MATERIAL FOR THIS EXERCISE: Begin

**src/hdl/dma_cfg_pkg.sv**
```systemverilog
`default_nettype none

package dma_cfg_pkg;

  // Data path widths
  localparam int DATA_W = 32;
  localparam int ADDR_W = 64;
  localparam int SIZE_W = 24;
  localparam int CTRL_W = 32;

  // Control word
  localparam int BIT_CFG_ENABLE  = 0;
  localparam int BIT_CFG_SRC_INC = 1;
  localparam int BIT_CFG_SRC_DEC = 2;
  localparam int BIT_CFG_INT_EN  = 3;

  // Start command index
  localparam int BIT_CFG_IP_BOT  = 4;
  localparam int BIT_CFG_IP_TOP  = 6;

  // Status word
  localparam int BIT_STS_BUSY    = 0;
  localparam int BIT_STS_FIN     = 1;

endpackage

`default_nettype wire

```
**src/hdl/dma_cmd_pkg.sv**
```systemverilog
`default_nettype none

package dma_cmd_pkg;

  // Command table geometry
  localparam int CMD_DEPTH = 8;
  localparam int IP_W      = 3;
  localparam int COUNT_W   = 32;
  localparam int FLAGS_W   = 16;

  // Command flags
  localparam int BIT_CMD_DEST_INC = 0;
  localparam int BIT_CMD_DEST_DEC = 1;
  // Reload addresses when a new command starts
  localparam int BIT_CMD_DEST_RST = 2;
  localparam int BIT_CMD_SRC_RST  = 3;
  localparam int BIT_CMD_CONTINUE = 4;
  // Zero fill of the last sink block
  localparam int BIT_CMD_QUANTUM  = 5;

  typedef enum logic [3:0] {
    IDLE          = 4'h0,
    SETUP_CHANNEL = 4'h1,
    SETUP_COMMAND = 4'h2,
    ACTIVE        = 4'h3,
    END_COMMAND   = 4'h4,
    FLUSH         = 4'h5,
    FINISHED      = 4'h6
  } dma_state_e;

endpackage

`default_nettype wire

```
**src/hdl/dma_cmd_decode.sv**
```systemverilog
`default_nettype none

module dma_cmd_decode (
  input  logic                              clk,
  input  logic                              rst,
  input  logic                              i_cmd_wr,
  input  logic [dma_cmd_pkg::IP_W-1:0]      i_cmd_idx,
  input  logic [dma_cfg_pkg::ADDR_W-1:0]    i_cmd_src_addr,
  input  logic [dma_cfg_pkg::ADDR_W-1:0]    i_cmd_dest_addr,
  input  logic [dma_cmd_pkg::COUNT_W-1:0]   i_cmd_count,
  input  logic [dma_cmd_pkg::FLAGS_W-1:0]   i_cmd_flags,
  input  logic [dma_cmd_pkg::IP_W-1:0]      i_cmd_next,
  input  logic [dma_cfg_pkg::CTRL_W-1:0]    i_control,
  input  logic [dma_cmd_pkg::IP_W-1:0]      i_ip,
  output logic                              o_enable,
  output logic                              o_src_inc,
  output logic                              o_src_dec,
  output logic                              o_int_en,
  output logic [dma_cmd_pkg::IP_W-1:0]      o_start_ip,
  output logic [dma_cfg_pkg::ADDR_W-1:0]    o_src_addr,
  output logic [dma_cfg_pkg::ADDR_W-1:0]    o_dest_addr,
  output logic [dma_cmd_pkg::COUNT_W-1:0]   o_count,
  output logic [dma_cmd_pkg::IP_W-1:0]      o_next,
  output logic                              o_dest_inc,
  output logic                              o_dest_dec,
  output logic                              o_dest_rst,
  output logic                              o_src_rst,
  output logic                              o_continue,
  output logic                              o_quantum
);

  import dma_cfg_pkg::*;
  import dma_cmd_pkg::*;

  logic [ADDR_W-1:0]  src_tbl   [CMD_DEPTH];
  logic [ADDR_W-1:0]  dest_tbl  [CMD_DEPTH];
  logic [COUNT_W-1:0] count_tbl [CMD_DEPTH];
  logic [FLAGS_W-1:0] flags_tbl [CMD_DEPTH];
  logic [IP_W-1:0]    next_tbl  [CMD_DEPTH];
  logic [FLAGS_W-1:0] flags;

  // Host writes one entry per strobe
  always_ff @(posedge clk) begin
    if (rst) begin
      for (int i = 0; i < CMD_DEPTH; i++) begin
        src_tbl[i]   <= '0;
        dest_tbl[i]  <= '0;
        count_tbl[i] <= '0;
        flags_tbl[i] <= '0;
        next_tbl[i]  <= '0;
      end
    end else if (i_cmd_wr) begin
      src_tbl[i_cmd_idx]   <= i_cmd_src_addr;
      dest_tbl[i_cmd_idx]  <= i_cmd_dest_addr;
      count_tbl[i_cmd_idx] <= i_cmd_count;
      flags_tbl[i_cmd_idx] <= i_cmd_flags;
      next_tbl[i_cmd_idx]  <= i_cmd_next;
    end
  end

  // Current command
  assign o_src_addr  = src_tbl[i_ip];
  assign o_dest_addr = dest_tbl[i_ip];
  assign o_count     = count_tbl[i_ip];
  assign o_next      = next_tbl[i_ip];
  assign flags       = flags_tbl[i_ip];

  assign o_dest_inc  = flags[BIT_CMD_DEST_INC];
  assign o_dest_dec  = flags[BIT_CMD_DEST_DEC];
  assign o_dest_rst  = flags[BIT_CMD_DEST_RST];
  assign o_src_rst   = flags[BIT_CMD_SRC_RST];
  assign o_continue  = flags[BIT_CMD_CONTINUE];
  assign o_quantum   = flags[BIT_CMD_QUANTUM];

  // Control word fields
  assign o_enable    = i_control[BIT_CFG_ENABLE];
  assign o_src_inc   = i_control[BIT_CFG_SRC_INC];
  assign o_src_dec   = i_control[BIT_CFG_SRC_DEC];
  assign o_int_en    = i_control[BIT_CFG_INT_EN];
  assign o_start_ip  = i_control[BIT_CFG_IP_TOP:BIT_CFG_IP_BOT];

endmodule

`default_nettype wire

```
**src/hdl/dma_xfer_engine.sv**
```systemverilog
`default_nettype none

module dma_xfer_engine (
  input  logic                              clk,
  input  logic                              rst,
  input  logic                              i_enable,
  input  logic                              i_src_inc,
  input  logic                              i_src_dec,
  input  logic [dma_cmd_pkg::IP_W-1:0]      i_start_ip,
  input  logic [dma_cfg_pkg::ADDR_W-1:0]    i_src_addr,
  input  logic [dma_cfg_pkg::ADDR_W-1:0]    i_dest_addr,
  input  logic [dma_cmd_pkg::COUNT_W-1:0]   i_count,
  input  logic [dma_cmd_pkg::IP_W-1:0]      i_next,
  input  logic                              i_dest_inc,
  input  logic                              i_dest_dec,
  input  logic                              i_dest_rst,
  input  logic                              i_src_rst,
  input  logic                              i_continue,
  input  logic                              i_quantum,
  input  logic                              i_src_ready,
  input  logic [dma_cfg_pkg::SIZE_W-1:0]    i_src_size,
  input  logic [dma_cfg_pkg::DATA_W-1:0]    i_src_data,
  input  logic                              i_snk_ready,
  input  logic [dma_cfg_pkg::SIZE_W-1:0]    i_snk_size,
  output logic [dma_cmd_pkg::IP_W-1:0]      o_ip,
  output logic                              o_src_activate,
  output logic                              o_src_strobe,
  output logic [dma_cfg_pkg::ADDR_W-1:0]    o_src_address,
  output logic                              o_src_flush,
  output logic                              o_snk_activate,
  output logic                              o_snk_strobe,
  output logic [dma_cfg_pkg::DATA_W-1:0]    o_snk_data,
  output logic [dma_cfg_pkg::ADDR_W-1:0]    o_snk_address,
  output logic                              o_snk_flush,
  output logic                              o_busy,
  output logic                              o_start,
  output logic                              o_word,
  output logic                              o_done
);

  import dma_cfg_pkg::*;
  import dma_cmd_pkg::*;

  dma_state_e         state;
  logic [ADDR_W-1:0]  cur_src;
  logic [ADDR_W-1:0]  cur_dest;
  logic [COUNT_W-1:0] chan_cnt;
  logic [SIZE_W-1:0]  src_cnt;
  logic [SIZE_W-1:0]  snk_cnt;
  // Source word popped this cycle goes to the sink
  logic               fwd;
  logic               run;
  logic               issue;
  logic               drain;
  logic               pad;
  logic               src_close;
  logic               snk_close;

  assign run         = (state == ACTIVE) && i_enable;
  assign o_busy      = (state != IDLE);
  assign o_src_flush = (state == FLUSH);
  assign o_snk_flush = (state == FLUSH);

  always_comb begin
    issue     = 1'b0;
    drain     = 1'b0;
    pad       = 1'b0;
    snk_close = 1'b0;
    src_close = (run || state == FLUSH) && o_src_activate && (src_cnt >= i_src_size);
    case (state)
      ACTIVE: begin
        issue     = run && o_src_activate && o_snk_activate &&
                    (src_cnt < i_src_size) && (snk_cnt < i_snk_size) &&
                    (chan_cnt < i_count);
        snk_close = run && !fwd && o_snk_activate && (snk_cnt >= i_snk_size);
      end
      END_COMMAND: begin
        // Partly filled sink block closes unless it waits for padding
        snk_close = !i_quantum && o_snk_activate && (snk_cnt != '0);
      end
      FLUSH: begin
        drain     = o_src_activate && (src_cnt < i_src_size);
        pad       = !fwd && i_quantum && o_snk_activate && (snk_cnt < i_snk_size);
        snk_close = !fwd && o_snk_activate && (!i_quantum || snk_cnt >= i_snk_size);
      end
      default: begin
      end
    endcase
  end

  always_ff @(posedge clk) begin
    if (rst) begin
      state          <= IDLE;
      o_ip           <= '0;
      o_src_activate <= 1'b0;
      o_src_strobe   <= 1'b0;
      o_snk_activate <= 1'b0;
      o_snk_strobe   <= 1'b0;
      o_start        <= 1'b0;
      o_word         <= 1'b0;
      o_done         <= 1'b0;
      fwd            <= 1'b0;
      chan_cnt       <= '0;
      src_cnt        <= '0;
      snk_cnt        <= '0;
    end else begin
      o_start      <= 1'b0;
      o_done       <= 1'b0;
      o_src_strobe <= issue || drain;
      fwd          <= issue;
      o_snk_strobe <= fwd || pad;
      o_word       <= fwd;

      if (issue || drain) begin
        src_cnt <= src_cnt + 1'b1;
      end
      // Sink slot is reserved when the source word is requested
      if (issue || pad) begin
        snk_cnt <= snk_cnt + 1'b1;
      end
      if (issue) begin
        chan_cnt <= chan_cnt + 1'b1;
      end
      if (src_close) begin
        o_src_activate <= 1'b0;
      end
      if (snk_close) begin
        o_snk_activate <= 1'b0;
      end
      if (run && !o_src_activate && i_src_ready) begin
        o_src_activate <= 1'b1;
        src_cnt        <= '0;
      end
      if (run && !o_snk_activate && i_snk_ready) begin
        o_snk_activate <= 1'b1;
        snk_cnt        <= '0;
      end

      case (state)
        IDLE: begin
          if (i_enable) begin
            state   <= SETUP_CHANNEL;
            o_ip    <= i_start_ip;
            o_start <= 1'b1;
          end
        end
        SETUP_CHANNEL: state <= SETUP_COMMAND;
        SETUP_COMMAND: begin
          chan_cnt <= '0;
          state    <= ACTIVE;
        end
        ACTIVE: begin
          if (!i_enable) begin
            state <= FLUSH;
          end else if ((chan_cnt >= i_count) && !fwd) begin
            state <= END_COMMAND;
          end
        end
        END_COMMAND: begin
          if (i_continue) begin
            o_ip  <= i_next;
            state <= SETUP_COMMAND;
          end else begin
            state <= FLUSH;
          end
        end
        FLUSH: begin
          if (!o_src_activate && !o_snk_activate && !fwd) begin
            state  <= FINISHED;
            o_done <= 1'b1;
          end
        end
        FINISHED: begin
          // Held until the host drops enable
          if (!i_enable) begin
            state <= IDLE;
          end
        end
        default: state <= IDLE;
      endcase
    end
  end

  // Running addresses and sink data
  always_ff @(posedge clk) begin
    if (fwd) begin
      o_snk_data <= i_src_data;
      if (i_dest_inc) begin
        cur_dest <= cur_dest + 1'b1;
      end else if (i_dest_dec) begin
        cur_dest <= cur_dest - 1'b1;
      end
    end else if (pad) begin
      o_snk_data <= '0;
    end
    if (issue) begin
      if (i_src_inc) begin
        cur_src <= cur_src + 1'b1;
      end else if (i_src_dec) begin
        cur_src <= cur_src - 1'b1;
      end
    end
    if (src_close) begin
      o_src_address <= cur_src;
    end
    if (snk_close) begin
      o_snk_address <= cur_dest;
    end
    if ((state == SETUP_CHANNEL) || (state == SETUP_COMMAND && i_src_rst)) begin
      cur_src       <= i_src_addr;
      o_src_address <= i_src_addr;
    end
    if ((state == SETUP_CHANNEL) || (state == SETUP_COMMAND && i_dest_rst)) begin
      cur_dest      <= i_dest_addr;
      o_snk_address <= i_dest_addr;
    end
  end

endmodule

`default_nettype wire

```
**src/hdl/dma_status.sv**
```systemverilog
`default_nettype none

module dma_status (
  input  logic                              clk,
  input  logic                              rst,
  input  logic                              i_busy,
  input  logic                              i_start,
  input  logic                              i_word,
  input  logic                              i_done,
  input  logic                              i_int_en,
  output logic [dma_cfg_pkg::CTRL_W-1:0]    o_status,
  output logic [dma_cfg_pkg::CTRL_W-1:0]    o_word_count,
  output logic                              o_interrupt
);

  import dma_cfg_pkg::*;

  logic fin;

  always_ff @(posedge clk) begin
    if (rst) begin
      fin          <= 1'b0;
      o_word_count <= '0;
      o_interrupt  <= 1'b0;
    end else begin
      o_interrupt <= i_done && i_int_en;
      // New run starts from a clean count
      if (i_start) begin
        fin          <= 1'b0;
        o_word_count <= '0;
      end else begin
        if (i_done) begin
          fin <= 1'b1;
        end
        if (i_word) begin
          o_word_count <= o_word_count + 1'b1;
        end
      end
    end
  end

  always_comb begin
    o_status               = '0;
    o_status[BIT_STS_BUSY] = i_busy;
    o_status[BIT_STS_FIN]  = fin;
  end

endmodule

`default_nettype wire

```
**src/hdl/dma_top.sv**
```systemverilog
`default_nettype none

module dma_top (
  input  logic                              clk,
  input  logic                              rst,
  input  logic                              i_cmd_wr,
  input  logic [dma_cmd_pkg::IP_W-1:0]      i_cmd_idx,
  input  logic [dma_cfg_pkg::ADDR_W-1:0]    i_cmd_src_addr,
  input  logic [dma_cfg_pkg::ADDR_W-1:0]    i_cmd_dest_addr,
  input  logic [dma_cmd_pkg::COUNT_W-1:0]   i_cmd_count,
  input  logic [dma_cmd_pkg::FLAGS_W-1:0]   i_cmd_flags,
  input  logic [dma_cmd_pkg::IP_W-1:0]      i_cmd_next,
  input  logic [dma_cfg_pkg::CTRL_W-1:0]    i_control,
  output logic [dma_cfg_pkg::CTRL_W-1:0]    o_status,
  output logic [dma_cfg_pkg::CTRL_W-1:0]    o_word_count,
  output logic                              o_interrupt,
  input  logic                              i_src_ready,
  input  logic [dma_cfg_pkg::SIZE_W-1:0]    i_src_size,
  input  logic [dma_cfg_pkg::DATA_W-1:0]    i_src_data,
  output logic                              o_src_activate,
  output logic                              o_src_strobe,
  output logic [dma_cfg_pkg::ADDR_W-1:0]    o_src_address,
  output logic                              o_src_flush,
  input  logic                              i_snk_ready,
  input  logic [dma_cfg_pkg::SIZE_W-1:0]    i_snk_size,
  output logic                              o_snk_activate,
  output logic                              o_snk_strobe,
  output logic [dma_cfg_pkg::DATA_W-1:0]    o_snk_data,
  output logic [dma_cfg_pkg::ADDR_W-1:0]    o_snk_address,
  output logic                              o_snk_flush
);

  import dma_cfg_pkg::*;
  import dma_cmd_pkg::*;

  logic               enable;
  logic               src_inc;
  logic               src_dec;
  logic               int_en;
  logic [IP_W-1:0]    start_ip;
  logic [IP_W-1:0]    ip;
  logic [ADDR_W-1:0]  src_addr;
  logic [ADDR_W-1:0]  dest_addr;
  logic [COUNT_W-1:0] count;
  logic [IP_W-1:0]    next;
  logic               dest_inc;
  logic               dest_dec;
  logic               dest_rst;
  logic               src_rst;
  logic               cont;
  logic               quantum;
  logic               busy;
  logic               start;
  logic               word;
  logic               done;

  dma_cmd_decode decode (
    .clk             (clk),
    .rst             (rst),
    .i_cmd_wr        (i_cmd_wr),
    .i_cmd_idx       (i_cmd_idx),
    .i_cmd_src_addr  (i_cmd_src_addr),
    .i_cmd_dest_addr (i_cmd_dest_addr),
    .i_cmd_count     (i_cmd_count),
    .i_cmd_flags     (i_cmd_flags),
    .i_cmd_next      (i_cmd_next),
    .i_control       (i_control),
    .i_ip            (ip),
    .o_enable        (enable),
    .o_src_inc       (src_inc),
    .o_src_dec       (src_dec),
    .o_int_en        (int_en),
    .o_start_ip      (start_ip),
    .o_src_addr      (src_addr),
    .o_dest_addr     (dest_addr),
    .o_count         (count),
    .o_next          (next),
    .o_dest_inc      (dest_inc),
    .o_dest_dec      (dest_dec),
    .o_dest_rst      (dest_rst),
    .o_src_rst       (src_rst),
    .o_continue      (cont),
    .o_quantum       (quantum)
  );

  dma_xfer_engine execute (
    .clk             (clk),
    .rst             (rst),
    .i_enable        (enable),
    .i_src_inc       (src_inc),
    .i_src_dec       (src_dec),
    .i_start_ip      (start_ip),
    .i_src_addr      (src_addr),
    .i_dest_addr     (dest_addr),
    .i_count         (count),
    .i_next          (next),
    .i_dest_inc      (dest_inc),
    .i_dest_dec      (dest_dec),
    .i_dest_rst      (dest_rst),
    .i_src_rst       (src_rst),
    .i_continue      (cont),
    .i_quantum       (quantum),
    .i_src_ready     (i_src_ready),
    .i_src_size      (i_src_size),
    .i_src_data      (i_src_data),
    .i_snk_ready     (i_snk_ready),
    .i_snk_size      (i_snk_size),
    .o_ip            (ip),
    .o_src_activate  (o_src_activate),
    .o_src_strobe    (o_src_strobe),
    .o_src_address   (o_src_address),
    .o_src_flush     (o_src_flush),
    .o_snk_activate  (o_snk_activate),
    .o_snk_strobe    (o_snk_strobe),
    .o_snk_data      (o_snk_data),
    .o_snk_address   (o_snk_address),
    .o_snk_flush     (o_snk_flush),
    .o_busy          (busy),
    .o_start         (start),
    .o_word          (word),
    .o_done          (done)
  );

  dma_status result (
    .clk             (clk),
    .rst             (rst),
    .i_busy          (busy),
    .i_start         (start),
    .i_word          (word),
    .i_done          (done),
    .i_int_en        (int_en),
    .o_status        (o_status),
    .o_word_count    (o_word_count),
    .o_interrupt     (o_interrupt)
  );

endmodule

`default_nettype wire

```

MATERIAL FOR THIS EXERCISE: End
MATERIAL FOR THIS EXERCISE: Begin

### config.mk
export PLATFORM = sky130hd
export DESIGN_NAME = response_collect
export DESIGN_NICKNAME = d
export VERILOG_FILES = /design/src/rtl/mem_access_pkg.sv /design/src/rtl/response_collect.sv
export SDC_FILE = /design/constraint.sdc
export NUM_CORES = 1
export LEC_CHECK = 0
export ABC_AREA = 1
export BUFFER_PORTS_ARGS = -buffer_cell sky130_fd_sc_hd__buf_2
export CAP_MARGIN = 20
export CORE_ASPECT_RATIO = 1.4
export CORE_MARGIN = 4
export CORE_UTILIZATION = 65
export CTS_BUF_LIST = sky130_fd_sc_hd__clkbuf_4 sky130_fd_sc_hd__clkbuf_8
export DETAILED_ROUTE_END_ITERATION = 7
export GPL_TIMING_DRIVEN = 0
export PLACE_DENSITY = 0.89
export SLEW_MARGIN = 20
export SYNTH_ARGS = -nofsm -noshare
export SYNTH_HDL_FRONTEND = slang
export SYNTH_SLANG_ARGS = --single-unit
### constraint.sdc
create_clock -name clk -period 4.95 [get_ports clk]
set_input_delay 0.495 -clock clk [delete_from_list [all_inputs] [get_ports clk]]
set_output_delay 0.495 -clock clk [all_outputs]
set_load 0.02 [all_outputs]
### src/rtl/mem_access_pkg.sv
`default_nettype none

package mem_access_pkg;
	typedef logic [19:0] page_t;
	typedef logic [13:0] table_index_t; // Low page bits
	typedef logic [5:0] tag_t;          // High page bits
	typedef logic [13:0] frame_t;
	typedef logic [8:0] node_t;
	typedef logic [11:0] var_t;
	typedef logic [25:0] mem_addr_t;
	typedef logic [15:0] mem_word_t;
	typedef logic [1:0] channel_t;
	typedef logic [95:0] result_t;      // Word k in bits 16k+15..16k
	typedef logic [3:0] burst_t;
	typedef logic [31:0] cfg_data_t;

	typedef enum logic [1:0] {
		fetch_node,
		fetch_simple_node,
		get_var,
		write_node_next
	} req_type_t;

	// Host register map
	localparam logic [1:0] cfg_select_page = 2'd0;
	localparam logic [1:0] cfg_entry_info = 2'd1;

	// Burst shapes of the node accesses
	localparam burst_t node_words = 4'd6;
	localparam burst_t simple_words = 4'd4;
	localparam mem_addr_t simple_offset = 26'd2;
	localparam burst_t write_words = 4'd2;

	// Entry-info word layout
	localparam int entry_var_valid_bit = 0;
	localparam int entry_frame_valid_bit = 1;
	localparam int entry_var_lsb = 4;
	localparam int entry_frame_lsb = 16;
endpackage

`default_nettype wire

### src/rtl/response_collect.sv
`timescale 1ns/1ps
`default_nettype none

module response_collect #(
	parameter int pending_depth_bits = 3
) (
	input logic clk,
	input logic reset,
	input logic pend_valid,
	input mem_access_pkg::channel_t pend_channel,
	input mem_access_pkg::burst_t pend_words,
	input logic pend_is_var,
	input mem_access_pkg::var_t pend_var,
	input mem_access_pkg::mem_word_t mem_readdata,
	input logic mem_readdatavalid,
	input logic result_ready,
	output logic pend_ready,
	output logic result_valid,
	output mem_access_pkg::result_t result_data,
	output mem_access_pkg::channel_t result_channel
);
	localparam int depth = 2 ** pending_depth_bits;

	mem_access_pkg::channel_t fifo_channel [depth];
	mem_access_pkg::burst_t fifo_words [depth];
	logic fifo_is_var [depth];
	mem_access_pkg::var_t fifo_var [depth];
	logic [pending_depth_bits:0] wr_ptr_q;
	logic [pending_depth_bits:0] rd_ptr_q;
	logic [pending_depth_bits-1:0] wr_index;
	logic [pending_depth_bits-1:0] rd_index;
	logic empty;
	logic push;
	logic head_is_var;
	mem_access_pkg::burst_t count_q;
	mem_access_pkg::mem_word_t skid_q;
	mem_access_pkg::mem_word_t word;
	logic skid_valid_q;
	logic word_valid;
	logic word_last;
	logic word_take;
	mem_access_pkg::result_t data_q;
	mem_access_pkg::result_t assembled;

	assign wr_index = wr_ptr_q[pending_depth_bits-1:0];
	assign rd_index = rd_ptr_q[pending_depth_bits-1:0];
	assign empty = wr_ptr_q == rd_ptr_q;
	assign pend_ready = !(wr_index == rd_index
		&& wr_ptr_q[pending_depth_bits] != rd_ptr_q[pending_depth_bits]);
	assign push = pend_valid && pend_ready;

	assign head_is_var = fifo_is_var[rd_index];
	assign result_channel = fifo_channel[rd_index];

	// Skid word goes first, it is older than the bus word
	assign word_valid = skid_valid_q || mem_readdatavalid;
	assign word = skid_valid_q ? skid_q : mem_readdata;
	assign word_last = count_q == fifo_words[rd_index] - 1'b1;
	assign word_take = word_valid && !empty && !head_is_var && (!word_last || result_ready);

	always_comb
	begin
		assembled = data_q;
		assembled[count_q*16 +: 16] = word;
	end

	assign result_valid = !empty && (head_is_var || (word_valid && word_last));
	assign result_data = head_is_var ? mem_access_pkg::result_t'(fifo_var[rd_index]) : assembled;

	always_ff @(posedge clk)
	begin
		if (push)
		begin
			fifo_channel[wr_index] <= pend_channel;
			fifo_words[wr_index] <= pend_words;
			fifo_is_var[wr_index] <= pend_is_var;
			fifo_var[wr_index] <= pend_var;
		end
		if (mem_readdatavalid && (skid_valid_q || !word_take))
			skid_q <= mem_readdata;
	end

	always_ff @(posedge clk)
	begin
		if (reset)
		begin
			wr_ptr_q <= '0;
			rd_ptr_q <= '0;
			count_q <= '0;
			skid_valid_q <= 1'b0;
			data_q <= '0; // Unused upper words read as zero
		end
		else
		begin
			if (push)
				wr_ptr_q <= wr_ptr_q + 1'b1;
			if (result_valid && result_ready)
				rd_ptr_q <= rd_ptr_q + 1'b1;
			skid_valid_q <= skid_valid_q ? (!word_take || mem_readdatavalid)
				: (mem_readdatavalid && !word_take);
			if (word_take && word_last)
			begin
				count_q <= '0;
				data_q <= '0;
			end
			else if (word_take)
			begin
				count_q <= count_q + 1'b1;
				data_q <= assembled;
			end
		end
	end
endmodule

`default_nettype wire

MATERIAL FOR THIS EXERCISE: End
MATERIAL FOR THIS EXERCISE: Begin

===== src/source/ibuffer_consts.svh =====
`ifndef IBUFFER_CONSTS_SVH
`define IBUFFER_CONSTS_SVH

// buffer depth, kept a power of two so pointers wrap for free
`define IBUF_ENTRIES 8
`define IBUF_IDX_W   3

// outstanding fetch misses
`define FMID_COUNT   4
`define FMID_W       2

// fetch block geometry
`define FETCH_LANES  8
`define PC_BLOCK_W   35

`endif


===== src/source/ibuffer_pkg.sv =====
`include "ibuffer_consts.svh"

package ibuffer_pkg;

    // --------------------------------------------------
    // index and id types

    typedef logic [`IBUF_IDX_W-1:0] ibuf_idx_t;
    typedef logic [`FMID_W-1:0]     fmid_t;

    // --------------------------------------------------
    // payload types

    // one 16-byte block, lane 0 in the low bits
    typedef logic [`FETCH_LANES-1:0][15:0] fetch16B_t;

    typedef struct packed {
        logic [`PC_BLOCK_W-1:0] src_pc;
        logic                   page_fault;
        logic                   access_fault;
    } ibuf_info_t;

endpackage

MATERIAL FOR THIS EXERCISE: End

* PROBLEM *
Only the number is wanted: how many lines in the entries above contain the word "starts"?

* REPLY TO THE TASK *
2